Task prompt: Consider the listing below. Extract exactly the lines from the line containing "wire [31:0] mplier = mulReg[31:0];" to the line containing "else if (_GEN)", both included.

Provided records:

┄┄┄┄┄┄┄┄┄┄

Context: an optimization exercise on an open-source flow, tuned for small area, a short achievable clock period and few clock cycles per item. The choices shown serve that exercise and are no tape-out recipe.
Function was checked by simulation only, so behaviour that the tests miss may differ from the original.

<file path="design.v">
module MulDiv(
  input         clock,
                reset,
                io_req_valid,	 
  input  [3:0]  io_req_bits_fn,	 
  input         io_req_bits_dw,	 
  input  [31:0] io_req_bits_in1,	 
                io_req_bits_in2,	 
  input  [4:0]  io_req_bits_tag,	 
  input         io_kill,	 
                io_resp_ready,	 
  output        io_req_ready,	 
                io_resp_valid,	 
  output [31:0] io_resp_bits_data,	 
  output [4:0]  io_resp_bits_tag	 
);
  wire        eOut = 1'h0;	 
  reg  [2:0]  state;	 
  reg  [3:0]  req_fn;	 
  reg         req_dw;	 
  reg  [31:0] req_in1;	 
  reg  [31:0] req_in2;	 
  reg  [4:0]  req_tag;	 
  reg  [5:0]  count;	 
  reg         neg_out;	 
  reg         isHi;	 
  reg         resHi;	 
  reg  [32:0] divisor;	 
  wire [32:0] mpcand = divisor;	 
  reg  [65:0] remainder;	 
  wire [2:0]  decoded_plaInput;	 
  wire [2:0]  decoded_invInputs = ~decoded_plaInput;	 
  wire [3:0]  decoded_invMatrixOutputs;	 
  wire        decoded_andMatrixInput_0 = decoded_invInputs[0];	 
  wire        decoded_andMatrixInput_0_5 = decoded_invInputs[0];	 
  wire        decoded_andMatrixInput_0_1 = decoded_invInputs[2];	 
  wire        decoded_andMatrixInput_1 = decoded_invInputs[2];	 
  wire        decoded_andMatrixInput_1_1 = decoded_invInputs[2];	 
  wire        decoded_andMatrixInput_0_2 = decoded_invInputs[1];	 
  wire [1:0]  _decoded_T_2 = {decoded_andMatrixInput_0_2, decoded_andMatrixInput_1};	 
  wire        decoded_andMatrixInput_0_3 = decoded_plaInput[0];	 
  wire        decoded_andMatrixInput_0_4 = decoded_plaInput[1];	 
  wire        decoded_andMatrixInput_1_2 = decoded_plaInput[2];	 
  wire [1:0]  decoded_orMatrixOutputs_lo =
    {|{decoded_andMatrixInput_0, &_decoded_T_2},
     |{&_decoded_T_2, &{decoded_andMatrixInput_0_5, decoded_andMatrixInput_1_2}}};	 
  wire [1:0]  decoded_orMatrixOutputs_hi =
    {decoded_andMatrixInput_0_1,
     |{&{decoded_andMatrixInput_0_3, decoded_andMatrixInput_1_1},
       decoded_andMatrixInput_0_4}};	 
  wire [3:0]  decoded_orMatrixOutputs =
    {decoded_orMatrixOutputs_hi, decoded_orMatrixOutputs_lo};	 
  wire [1:0]  decoded_invMatrixOutputs_lo = decoded_orMatrixOutputs[1:0];	 
  wire [1:0]  decoded_invMatrixOutputs_hi = decoded_orMatrixOutputs[3:2];	 
  assign decoded_invMatrixOutputs =
    {decoded_invMatrixOutputs_hi, decoded_invMatrixOutputs_lo};	 
  wire [3:0]  decoded = decoded_invMatrixOutputs;	 
  assign decoded_plaInput = io_req_bits_fn[2:0];	 
  wire        cmdMul = decoded[3];	 
  wire        cmdHi = decoded[2];	 
  wire        lhsSigned = decoded[1];	 
  wire        rhsSigned = decoded[0];	 
  wire        lhs_sign = lhsSigned & io_req_bits_in1[31];	 
  wire [15:0] hi = io_req_bits_in1[31:16];	 
  wire [31:0] lhs_in = {hi, io_req_bits_in1[15:0]};	 
  wire        rhs_sign = rhsSigned & io_req_bits_in2[31];	 
  wire [15:0] hi_1 = io_req_bits_in2[31:16];	 
  wire [31:0] rhs_in = {hi_1, io_req_bits_in2[15:0]};	 
  wire [32:0] subtractor = remainder[64:32] - divisor;	 
  wire [31:0] result = resHi ? remainder[64:33] : remainder[31:0];	 
  wire [31:0] negated_remainder = 32'h0 - result;	 
  wire [64:0] mulReg = {remainder[65:33], remainder[31:0]};	 
  wire        mplierSign = remainder[32];	 
  wire [31:0] mplier = mulReg[31:0];	 
  wire [32:0] accum = mulReg[64:32];	 
  wire [41:0] prod =
    {{34{mplierSign}}, mplier[7:0]} * {{9{mpcand[32]}}, mpcand} + {{9{accum[32]}}, accum};	 
  wire [41:0] nextMulReg_hi = prod;	 
  wire [65:0] nextMulReg = {nextMulReg_hi, mplier[31:8]};	 
  wire        nextMplierSign = count == 6'h2 & neg_out;	 
  wire [32:0] _eOutMask_T_2 = $signed(33'sh100000000 >>> {28'h0, count[1:0], 3'h0});	 
  wire [31:0] eOutMask = _eOutMask_T_2[31:0];	 
  wire [64:0] eOutRes = mulReg >> 5'h0 - {count[1:0], 3'h0};	 
  wire [64:0] nextMulReg1 = nextMulReg[64:0];	 
  wire [33:0] remainder_hi = {nextMulReg1[64:32], nextMplierSign};	 
  wire        unrolls_less = subtractor[32];	 
  wire [63:0] unrolls_hi =
    {unrolls_less ? remainder[63:32] : subtractor[31:0], remainder[31:0]};	 
  wire [64:0] unrolls_0 = {unrolls_hi, ~unrolls_less};	 
  wire        divby0 = count == 6'h0 & ~unrolls_less;	 
  wire        outMul = ~(state[0]);	 
  wire [15:0] hiOut = result[31:16];	 
  wire [15:0] loOut = result[15:0];	 
  wire        _io_resp_valid_output = state == 3'h6 | (&state);	 
  wire        _io_req_ready_output = state == 3'h0;	 
  wire        _T_10 = state == 3'h1;
  wire        _T_13 = state == 3'h5;
  wire        _T_14 = state == 3'h2;
  wire        _GEN = _T_14 & count == 6'h3;
  wire        _T_17 = state == 3'h3;
  wire        _T_18 = count == 6'h20;
  wire        _T_23 = _io_req_ready_output & io_req_valid;
  always @(posedge clock) begin
    if (reset)
      state <= 3'h0;	 
    else if (_T_23) begin	 
      if (cmdMul)	 
        state <= 3'h2;	 
      else	 
        state <= {1'h0, ~(lhs_sign | rhs_sign), 1'h1};	 
    end
    else if (io_resp_ready & _io_resp_valid_output | io_kill)	 
      state <= 3'h0;	 
    else if (_T_17 & _T_18)	 
      state <= {1'h1, ~neg_out, 1'h1};	 
    else if (_GEN)	 
      state <= 3'h6;	 
    else if (_T_13)	 
      state <= 3'h7;	 
    else if (_T_10)	 
      state <= 3'h3;	 
    if (_T_23) begin	 
      req_fn <= io_req_bits_fn;	 
      req_dw <= io_req_bits_dw;	 
      req_in1 <= io_req_bits_in1;	 
      req_in2 <= io_req_bits_in2;	 
      req_tag <= io_req_bits_tag;	 
      count <= 6'h0;	 
      if (cmdHi)	 
        neg_out <= lhs_sign;	 
      else	 
        neg_out <= lhs_sign != rhs_sign;	 
      isHi <= cmdHi;	 
      divisor <= {rhs_sign, rhs_in};	 
      remainder <= {34'h0, lhs_in};	 
    end
    else begin	 
      if (_T_17) begin	 
        count <= count + 6'h1;	 
        remainder <= {1'h0, unrolls_0};	 
      end
      else if (_T_14) begin	 
        count <= count + 6'h1;	 
        remainder <= {remainder_hi, nextMulReg1[31:0]};	 
      end
      else if (_T_13 | _T_10 & remainder[31])	 
        remainder <= {34'h0, negated_remainder};	 
      neg_out <= ~(_T_17 & divby0 & ~isHi) & neg_out;	 
      if (_T_10 & divisor[31])	 
        divisor <= subtractor;	 
    end
    resHi <= ~_T_23 & (_T_17 & _T_18 | _GEN ? isHi : ~_T_13 & resHi);	 
  end  
  assign io_req_ready = _io_req_ready_output;	 
  assign io_resp_valid = _io_resp_valid_output;	 
  assign io_resp_bits_data = {hiOut, loOut};	 
  assign io_resp_bits_tag = req_tag;	 
endmodule
</file>
<file path="run.sh">
#!/bin/bash
# synth_recipe.tcl (not shown) runs the flow's synth.tcl, then flattens the netlist and writes it again
# the make line also repeats each setting of config.mk as NAME=value (left out here)
make -C /OpenROAD-flow-scripts/flow DESIGN_CONFIG=/design/flow/config.mk WORK_HOME=/design/flow/orfs CLKGATE_MAP_FILE= SYNTH_SCRIPT=/design/flow/synth_recipe.tcl finish
</file>
<file path="config.mk">
export PLATFORM = sky130hd
export DESIGN_NAME = MulDiv
export DESIGN_NICKNAME = MulDiv
export VERILOG_FILES = /design/flow/design.v
export SDC_FILE = /design/flow/constraint.sdc
export NUM_CORES = 4
export LEC_CHECK = 0
export CAP_MARGIN = 20
export CORE_MARGIN = 2
export CORE_UTILIZATION = 40
export PLACE_DENSITY = 0.6
export SLEW_MARGIN = 20
</file>
<file path="constraint.sdc">
create_clock -name core_clock -period 7.0 [get_ports {clock}]
set_input_delay 1.4000 -clock core_clock [delete_from_list [all_inputs] [get_ports {clock}]]
set_output_delay 1.4000 -clock core_clock [all_outputs]
set_load 0.01 [all_outputs]
</file>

┄┄┄┄┄┄┄┄┄┄

Response for this exercise:
  wire [31:0] mplier = mulReg[31:0];	 
  wire [32:0] accum = mulReg[64:32];	 
  wire [41:0] prod =
    {{34{mplierSign}}, mplier[7:0]} * {{9{mpcand[32]}}, mpcand} + {{9{accum[32]}}, accum};	 
  wire [41:0] nextMulReg_hi = prod;	 
  wire [65:0] nextMulReg = {nextMulReg_hi, mplier[31:8]};	 
  wire        nextMplierSign = count == 6'h2 & neg_out;	 
  wire [32:0] _eOutMask_T_2 = $signed(33'sh100000000 >>> {28'h0, count[1:0], 3'h0});	 
  wire [31:0] eOutMask = _eOutMask_T_2[31:0];	 
  wire [64:0] eOutRes = mulReg >> 5'h0 - {count[1:0], 3'h0};	 
  wire [64:0] nextMulReg1 = nextMulReg[64:0];	 
  wire [33:0] remainder_hi = {nextMulReg1[64:32], nextMplierSign};	 
  wire        unrolls_less = subtractor[32];	 
  wire [63:0] unrolls_hi =
    {unrolls_less ? remainder[63:32] : subtractor[31:0], remainder[31:0]};	 
  wire [64:0] unrolls_0 = {unrolls_hi, ~unrolls_less};	 
  wire        divby0 = count == 6'h0 & ~unrolls_less;	 
  wire        outMul = ~(state[0]);	 
  wire [15:0] hiOut = result[31:16];	 
  wire [15:0] loOut = result[15:0];	 
  wire        _io_resp_valid_output = state == 3'h6 | (&state);	 
  wire        _io_req_ready_output = state == 3'h0;	 
  wire        _T_10 = state == 3'h1;
  wire        _T_13 = state == 3'h5;
  wire        _T_14 = state == 3'h2;
  wire        _GEN = _T_14 & count == 6'h3;
  wire        _T_17 = state == 3'h3;
  wire        _T_18 = count == 6'h20;
  wire        _T_23 = _io_req_ready_output & io_req_valid;
  always @(posedge clock) begin
    if (reset)
      state <= 3'h0;	 
    else if (_T_23) begin	 
      if (cmdMul)	 
        state <= 3'h2;	 
      else	 
        state <= {1'h0, ~(lhs_sign | rhs_sign), 1'h1};	 
    end
    else if (io_resp_ready & _io_resp_valid_output | io_kill)	 
      state <= 3'h0;	 
    else if (_T_17 & _T_18)	 
      state <= {1'h1, ~neg_out, 1'h1};	 
    else if (_GEN)	 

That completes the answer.